Saved data entries
From an optimization exercise on the open Yosys and OpenROAD flow, aimed at a short achievable clock period and few clock cycles; shortcuts taken in it are not production practice.
Function was checked by simulation only, so behaviour that the tests miss may differ from the original.
No activity file was given, so power comes from the tool's default toggle rates.

==> inputs of run a <==
// retro_top
module retro_top #(
  parameter int          addr_width = 16,
  parameter logic [31:0] start_addr = 32'h0000_0000
) (
  input  logic                  clk,
  input  logic                  rst_n,
  input  logic                  hold,        
  input  logic [7:0]            data_in,
  output logic [addr_width-1:0] address,
  output logic [7:0]            data_out,
  output logic                  wren
);
clock: 8.0 ns
lec_check: 0
abc_clock_period_in_ps: 4000
cap_margin: 20
core_margin: 2
core_utilization: 30
place_density: 0.5
setup_slack_margin: 4.0
slew_margin: 20
run.sh (not shown) runs the stock make flow with config.mk's settings and CLKGATE_MAP_FILE= SYNTH_SCRIPT=/design/flow/synth_recipe.tcl, a recipe that flattens the netlist after the stock synthesis.
==> run b: changes against run a <==
--- a/flow/design.v
+++ b/flow/design.v
@@ -44,15 +44,16 @@
   logic [CN-1:0] ex_toh;                
   logic [CN-1:0] jt_oh;                 
   logic          ir_v;                  
   logic [31:0]   ir;
   logic [31:0]   ir_pc;
   logic [31:0]   ir_oh1, ir_oh2;        
-  logic [15:0]   ir_ils;                
   logic          rd_m1;                 
   logic [15:0]   base_r;                
+  logic          base_v;                
+  logic [4:0]    base_idx;
   logic          ex_v;                  
   logic [31:0]   ex_a;                  
   logic [31:0]   ex_b;                  
   logic [31:0]   ex_opb;                
   logic          ex_cin;
   logic [4:0]    ex_sh;                 
@@ -76,13 +77,13 @@
   logic          ex_lk;                 
   logic          dl_hit;                
   logic          dl_miss;               
   logic [63:0]   dl_oh;                 
   logic [7:0]    dl_t0;
   logic [1:0]    dl_sh;
-  logic [31:0]   dl_val;
+  logic [63:0]   dl_win;                
   logic          d_act;                 
   logic [15:0]   baddr;                 
   logic          wr_q;                  
   logic [15:0]   d_addr;
   logic [1:0]    d_cnt;
   logic [31:0]   sdata;
@@ -172,14 +173,18 @@
   assign imm_b = {{20{ir[31]}}, ir[7], ir[30:25], ir[11:8], 1'b0};
   assign imm_j = {{12{ir[31]}}, ir[19:12], ir[20], ir[30:21], 1'b0};
   logic [15:0] ea;
   logic        d_mem;
   logic        base_go;
   assign d_mem   = d_ld || d_st;
+  logic [15:0] ir_ils;                  
+  assign ir_ils  = {{4{ir[31]}}, ir[31:25], d_st ? ir[11:7] : ir[24:20]};
   assign ea      = base_r + ir_ils;
-  assign base_go = ir_v && d_mem && !rd_m1 && !dep;
+  logic        m_ready;
+  assign m_ready = rd_m1 || (base_v && rs1 == base_idx);
+  assign base_go = ir_v && d_mem && !m_ready && !dep;
   logic [31:0] jal_t, br_t;
   assign jal_t = 32'(add32(ir_pc, imm_j, 1'b0));
   assign br_t  = 32'(add32(ir_pc, imm_b, 1'b0));
   assign wr_any = d_lui || d_auipc || d_jal || d_jalr || d_alu;
   assign use1   = !(d_lui || d_auipc || d_jal);
   assign use2   = d_alur || d_br || d_st;
@@ -195,13 +200,13 @@
   assign rs1v = (wb_v && wb_rd == rs1) ? wb_val : rf1;
   assign rs2v = (wb_v && wb_rd == rs2) ? wb_val : rf2;
   assign inv = d_br || (d_alu && (f3 == 3'b010 || f3 == 3'b011)) ||
                (d_alur && f3 == 3'b000 && ir[30]);
   assign opb = ((d_alur || d_br) ? rs2v : imm) ^ {32{inv}};
   assign dep = ex_v && (ex_we || ex_lw) &&
-               ((use1 && !(d_mem && rd_m1) && rs1 == ex_rd) || (use2 && rs2 == ex_rd));
+               ((use1 && !(d_mem && m_ready) && rs1 == ex_rd) || (use2 && rs2 == ex_rd));
   logic [32:0] sum;
   logic        lt, ltu, eq;
   logic [4:0]  shamt;
   logic [31:0] alu;
   logic        cond;
   logic [31:0] tgt;
@@ -280,13 +285,13 @@
   assign t0     = dl_t0;
   assign v0     = dval0;
   assign v1     = dval1;
   assign dwin   = {ddat1, ddat0};
   assign dneed  = {4'd0, (last == 2'd0) ? 4'b0001 : (last == 2'd1) ? 4'b0011 : 4'b1111} << dl_sh;
   assign dc_hit = (({v1, v0} & dneed) == dneed);
-  assign dword  = 32'(dwin >> {dl_sh, 3'b000});
+  assign dword  = 32'(dl_win >> {dl_sh, 3'b000});
   always_comb begin
     case (ex_f3[1:0])
       2'd0:    dc_ld = {{24{!ex_f3[2] && dword[7]}}, dword[7:0]};
       2'd1:    dc_ld = {{16{!ex_f3[2] && dword[15]}}, dword[15:0]};
       default: dc_ld = dword;
     endcase
@@ -299,13 +304,13 @@
     endcase
   end
   logic rd_adv;       
   logic jal_go;       
   logic ir_free;
   logic ex_load;      
-  assign ex_load = ir_v && ex_free && !dep && !(d_mem && !rd_m1);
+  assign ex_load = ir_v && ex_free && !dep && !(d_mem && !m_ready);
   assign rd_adv  = ex_load && !taken;
   assign jal_go  = ex_load && d_jal;    
   assign ir_free = !ir_v || ex_load;
   assign address  = baddr;
   logic [15:0] fba_n, d_addr_n;
   logic        d_act_n;
@@ -366,12 +371,13 @@
       ir_v  <= 1'b0;
       rb    <= 1'b0;
       rb_rs <= 1'b0;
       ex_v  <= 1'b0;
       cw_v  <= 1'b0;
       rd_m1 <= 1'b0;
+      base_v <= 1'b0;
       ex_jr1 <= 1'b0;
       d_act <= 1'b0;
       baddr <= start_addr[15:0];
       wr_q  <= 1'b0;
       ex_lk <= 1'b0;
       dl_hit <= 1'b0;
@@ -420,12 +426,16 @@
         end
       end
       if (ir_free || taken)
         rd_m1 <= 1'b0;
       else if (base_go)
         rd_m1 <= 1'b1;
+      if (base_go)
+        base_v <= 1'b1;
+      else if (rd_adv && (wr_any || d_ld) && rd == base_idx)
+        base_v <= 1'b0;
       if (ex_free) ex_v <= rd_adv;
       ex_jr1 <= ex_free && rd_adv && d_jalr;
       wb_v <= (ex_v && ex_we && ex_free) || ld_we;
       dl_hit  <= 1'b0;
       dl_miss <= 1'b0;
       if (ex_free) begin
@@ -455,24 +465,25 @@
       if (ir_free) begin
         ir     <= f_word;
         ir_pc  <= pc;
         ir_poh <= poh;
         ir_oh1 <= 32'd1 << f_word[19:15];
         ir_oh2 <= 32'd1 << f_word[24:20];
-        ir_ils <= {{4{f_word[31]}}, f_word[31:25],
-                   (f_word[6:0] == 7'b0100011) ? f_word[11:7] : f_word[24:20]};
       end
       wb_rd  <= ex_rd;
-      wb_val <= ex_ld ? (dl_hit ? dl_val : ld_val) : alu;
-      dl_val <= dc_ld;
+      wb_val <= ex_ld ? (dl_hit ? dc_ld : ld_val) : alu;
+      dl_win <= dwin;
       jt     <= sum[31:1];
       cw_oh   <= CN'(1) << fa[CI+1:2];
       cw_word <= {data_in, fbuf};
       cw_tag  <= {fa[15:CI+2], fa[1]};
       cw_pc   <= fa;
-      if (base_go) base_r <= rs1v[15:0];
+      if (base_go) begin
+        base_r   <= rs1v[15:0];
+        base_idx <= rs1;
+      end
       jt_oh  <= CN'(1) << sum[CI+1:2];
       if (ex_load) begin
         ex_a    <= rs1v;
         ex_b    <= rs2v;
         ex_opb  <= opb;
         ex_sh   <= d_alur ? rs2v[4:0] : ir[24:20];
- CORE_UTILIZATION: 30 -> 35
- PLACE_DENSITY: 0.5 -> 0.55
==> flow_summary.json <==
{
  "timing.final.crit_share_pct": 51.86,
  "slowest_stage": "dfrtp_4",
  "buffers_excl_clock": 1547,
  "gp_congestion": 0.9993,
  "cp_cell_sequence": "buf_4 > a221oi_2 > nand4_1 > nor4_4 > nand2_1 > o21ai_2 > buf_4 > nor2_1 > a21oi_4 > clkinvlp_4 > buf_4 > mux2_2",
  "outcome": "finished clean",
  "yosysTopAreaCellShare_pct": 55.73,
  "global_route.usage.met2_pct": 42.76,
  "synth.area.top_cells": "edfxtp_1 (56%), dfrtp_1 (11%), a221oi_1 (4.1%), a22o_1 (3.9%), mux2_2 (3.7%)",
  "regArea_um2": 220300,
  "pwr-share-comb_pct": 24.6,
  "placed_cells": 36840,
  "ir_drop_v": 0.0002767,
  "grt_pass1_vias": 231500,
  "rr_worst_depth": 12,
  "drtIter0Drc": 48290,
  "period_minus_slack_ns": 4.149
}
The numbers above come from run a.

*THE PROBLEM*
Of all the entries above, retype exactly the lines from the line with "-299,13 +304,13 @@" to the line with "dc_ld : ld_val) : alu;", both included, and no others.

*TASK ANSWER*
@@ -299,13 +304,13 @@
     endcase
   end
   logic rd_adv;       
   logic jal_go;       
   logic ir_free;
   logic ex_load;      
-  assign ex_load = ir_v && ex_free && !dep && !(d_mem && !rd_m1);
+  assign ex_load = ir_v && ex_free && !dep && !(d_mem && !m_ready);
   assign rd_adv  = ex_load && !taken;
   assign jal_go  = ex_load && d_jal;    
   assign ir_free = !ir_v || ex_load;
   assign address  = baddr;
   logic [15:0] fba_n, d_addr_n;
   logic        d_act_n;
@@ -366,12 +371,13 @@
       ir_v  <= 1'b0;
       rb    <= 1'b0;
       rb_rs <= 1'b0;
       ex_v  <= 1'b0;
       cw_v  <= 1'b0;
       rd_m1 <= 1'b0;
+      base_v <= 1'b0;
       ex_jr1 <= 1'b0;
       d_act <= 1'b0;
       baddr <= start_addr[15:0];
       wr_q  <= 1'b0;
       ex_lk <= 1'b0;
       dl_hit <= 1'b0;
@@ -420,12 +426,16 @@
         end
       end
       if (ir_free || taken)
         rd_m1 <= 1'b0;
       else if (base_go)
         rd_m1 <= 1'b1;
+      if (base_go)
+        base_v <= 1'b1;
+      else if (rd_adv && (wr_any || d_ld) && rd == base_idx)
+        base_v <= 1'b0;
       if (ex_free) ex_v <= rd_adv;
       ex_jr1 <= ex_free && rd_adv && d_jalr;
       wb_v <= (ex_v && ex_we && ex_free) || ld_we;
       dl_hit  <= 1'b0;
       dl_miss <= 1'b0;
       if (ex_free) begin
@@ -455,24 +465,25 @@
       if (ir_free) begin
         ir     <= f_word;
         ir_pc  <= pc;
         ir_poh <= poh;
         ir_oh1 <= 32'd1 << f_word[19:15];
         ir_oh2 <= 32'd1 << f_word[24:20];
-        ir_ils <= {{4{f_word[31]}}, f_word[31:25],
-                   (f_word[6:0] == 7'b0100011) ? f_word[11:7] : f_word[24:20]};
       end
       wb_rd  <= ex_rd;
-      wb_val <= ex_ld ? (dl_hit ? dl_val : ld_val) : alu;
-      dl_val <= dc_ld;
+      wb_val <= ex_ld ? (dl_hit ? dc_ld : ld_val) : alu;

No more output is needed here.